» **DATA SUPPLIED**
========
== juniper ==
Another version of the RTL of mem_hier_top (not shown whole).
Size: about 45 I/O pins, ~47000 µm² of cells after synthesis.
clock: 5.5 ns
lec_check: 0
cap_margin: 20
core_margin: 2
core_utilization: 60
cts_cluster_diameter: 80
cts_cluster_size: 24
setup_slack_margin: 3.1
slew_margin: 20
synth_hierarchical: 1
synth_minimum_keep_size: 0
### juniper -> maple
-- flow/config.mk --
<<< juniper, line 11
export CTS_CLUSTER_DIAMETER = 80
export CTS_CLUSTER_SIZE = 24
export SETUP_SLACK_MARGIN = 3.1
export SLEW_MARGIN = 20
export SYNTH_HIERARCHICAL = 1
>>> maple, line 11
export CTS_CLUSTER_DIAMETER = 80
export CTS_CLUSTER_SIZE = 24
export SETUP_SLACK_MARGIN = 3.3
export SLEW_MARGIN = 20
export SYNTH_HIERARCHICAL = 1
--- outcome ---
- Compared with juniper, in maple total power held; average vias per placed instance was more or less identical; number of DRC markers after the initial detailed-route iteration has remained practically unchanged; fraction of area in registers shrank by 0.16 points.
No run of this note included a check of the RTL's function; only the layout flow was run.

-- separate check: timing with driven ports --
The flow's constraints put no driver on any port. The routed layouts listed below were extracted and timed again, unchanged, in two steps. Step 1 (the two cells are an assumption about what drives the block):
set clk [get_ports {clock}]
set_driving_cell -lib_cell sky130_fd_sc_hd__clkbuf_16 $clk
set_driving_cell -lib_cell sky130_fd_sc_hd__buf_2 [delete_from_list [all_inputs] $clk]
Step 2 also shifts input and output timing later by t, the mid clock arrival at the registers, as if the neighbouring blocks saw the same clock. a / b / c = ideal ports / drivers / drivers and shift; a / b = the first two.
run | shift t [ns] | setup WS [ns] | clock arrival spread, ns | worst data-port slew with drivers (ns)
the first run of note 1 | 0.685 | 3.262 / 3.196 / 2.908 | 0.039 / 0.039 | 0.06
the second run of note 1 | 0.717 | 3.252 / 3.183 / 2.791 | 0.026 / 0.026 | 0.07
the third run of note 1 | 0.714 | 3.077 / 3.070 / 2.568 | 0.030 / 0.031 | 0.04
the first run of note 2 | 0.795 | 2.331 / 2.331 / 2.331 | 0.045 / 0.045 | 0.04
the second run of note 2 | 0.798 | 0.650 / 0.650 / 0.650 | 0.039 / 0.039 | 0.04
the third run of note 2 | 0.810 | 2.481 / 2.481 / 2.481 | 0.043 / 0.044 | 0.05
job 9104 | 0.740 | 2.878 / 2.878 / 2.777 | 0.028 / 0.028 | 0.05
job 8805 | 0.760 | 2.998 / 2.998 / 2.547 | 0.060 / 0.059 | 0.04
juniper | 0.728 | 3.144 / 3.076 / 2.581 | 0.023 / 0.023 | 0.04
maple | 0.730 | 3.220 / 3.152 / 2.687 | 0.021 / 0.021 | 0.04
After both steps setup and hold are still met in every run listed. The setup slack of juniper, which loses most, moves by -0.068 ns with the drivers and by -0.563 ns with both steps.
--
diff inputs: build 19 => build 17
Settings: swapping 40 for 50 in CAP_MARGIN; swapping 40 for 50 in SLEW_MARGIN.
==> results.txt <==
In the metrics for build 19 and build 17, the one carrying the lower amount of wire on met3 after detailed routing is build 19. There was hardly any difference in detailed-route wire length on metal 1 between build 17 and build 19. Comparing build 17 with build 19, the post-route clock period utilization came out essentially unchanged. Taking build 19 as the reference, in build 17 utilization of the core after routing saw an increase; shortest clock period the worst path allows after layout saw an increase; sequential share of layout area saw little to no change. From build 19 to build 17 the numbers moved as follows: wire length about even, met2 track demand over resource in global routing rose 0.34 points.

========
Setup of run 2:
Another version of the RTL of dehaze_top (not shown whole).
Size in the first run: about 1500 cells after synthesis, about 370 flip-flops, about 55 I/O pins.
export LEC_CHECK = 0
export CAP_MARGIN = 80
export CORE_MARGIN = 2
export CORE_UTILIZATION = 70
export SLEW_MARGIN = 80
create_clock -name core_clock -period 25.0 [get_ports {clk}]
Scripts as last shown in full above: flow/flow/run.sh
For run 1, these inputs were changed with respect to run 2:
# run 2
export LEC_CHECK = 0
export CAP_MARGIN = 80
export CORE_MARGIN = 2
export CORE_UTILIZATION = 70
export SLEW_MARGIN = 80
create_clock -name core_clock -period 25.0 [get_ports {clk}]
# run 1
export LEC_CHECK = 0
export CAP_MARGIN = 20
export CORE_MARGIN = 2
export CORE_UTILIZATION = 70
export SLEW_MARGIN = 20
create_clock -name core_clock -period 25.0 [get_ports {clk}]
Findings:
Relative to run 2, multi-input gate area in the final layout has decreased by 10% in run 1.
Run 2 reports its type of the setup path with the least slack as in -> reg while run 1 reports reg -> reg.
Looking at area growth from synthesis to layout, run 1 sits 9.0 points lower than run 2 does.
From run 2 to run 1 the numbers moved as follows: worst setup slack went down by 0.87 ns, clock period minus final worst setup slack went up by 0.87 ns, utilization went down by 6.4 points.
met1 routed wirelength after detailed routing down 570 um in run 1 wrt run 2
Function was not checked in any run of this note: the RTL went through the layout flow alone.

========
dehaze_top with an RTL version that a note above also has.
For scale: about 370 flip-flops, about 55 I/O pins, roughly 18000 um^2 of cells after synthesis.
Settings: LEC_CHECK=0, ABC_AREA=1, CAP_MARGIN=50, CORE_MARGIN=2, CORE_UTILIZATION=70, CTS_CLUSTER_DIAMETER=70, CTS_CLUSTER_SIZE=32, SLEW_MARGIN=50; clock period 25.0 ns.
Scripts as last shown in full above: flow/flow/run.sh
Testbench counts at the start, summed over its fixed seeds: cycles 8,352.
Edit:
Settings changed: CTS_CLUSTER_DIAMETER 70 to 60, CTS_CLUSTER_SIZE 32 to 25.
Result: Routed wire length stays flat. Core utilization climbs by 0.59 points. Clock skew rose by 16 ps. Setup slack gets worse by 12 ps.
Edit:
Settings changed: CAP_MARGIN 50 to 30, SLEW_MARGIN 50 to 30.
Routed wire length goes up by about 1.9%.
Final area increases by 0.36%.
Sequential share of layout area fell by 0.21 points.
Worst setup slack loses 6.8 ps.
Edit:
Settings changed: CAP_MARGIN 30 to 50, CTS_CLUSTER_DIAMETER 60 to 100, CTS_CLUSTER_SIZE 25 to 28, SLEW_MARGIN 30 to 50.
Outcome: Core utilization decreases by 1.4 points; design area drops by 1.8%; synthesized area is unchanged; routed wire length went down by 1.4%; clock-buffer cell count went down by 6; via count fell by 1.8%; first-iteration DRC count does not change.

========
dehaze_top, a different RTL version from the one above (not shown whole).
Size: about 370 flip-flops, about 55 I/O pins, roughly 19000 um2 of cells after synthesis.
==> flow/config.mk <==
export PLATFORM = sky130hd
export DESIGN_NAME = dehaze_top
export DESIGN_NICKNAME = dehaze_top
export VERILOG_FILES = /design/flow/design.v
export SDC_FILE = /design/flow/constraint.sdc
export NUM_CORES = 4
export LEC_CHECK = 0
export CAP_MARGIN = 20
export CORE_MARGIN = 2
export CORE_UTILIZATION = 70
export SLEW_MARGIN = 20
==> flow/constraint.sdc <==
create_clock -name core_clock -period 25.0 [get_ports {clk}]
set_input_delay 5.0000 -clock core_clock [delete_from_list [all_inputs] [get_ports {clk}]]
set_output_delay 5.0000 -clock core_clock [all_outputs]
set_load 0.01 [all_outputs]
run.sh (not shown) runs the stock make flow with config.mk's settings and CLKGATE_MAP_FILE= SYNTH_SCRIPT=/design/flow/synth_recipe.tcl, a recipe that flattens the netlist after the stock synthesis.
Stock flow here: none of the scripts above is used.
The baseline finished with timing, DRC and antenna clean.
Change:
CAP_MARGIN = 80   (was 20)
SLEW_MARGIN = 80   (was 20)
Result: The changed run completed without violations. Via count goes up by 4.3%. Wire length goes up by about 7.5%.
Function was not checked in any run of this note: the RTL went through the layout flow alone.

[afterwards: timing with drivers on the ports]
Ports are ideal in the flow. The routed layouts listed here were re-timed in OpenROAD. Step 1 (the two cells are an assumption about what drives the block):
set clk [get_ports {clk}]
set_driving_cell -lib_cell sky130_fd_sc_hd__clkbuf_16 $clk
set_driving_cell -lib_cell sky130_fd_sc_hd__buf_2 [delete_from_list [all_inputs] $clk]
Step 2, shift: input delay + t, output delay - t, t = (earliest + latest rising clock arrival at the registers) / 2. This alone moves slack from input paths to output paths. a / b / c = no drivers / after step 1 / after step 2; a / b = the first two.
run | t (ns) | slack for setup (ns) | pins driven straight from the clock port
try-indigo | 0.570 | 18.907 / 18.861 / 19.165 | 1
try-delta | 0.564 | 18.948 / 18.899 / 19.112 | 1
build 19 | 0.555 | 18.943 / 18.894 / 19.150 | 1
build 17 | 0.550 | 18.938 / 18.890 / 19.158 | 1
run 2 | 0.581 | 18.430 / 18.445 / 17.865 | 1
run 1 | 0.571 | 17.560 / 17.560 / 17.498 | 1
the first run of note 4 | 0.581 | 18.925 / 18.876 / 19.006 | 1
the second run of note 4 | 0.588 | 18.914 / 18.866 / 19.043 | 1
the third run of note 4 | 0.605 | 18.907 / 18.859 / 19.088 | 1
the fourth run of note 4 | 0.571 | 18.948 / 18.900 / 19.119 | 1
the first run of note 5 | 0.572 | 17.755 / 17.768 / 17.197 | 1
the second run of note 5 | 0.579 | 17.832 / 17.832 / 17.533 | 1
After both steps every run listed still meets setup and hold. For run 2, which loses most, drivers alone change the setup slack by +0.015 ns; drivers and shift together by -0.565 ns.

» **DIRECTIONS FOR THIS TASK**
From the data, collect all lines where the string "above" appears.

» **RESPONSE AREA**
Scripts as last shown in full above: flow/flow/run.sh
dehaze_top with an RTL version that a note above also has.
Scripts as last shown in full above: flow/flow/run.sh
dehaze_top, a different RTL version from the one above (not shown whole).
Stock flow here: none of the scripts above is used.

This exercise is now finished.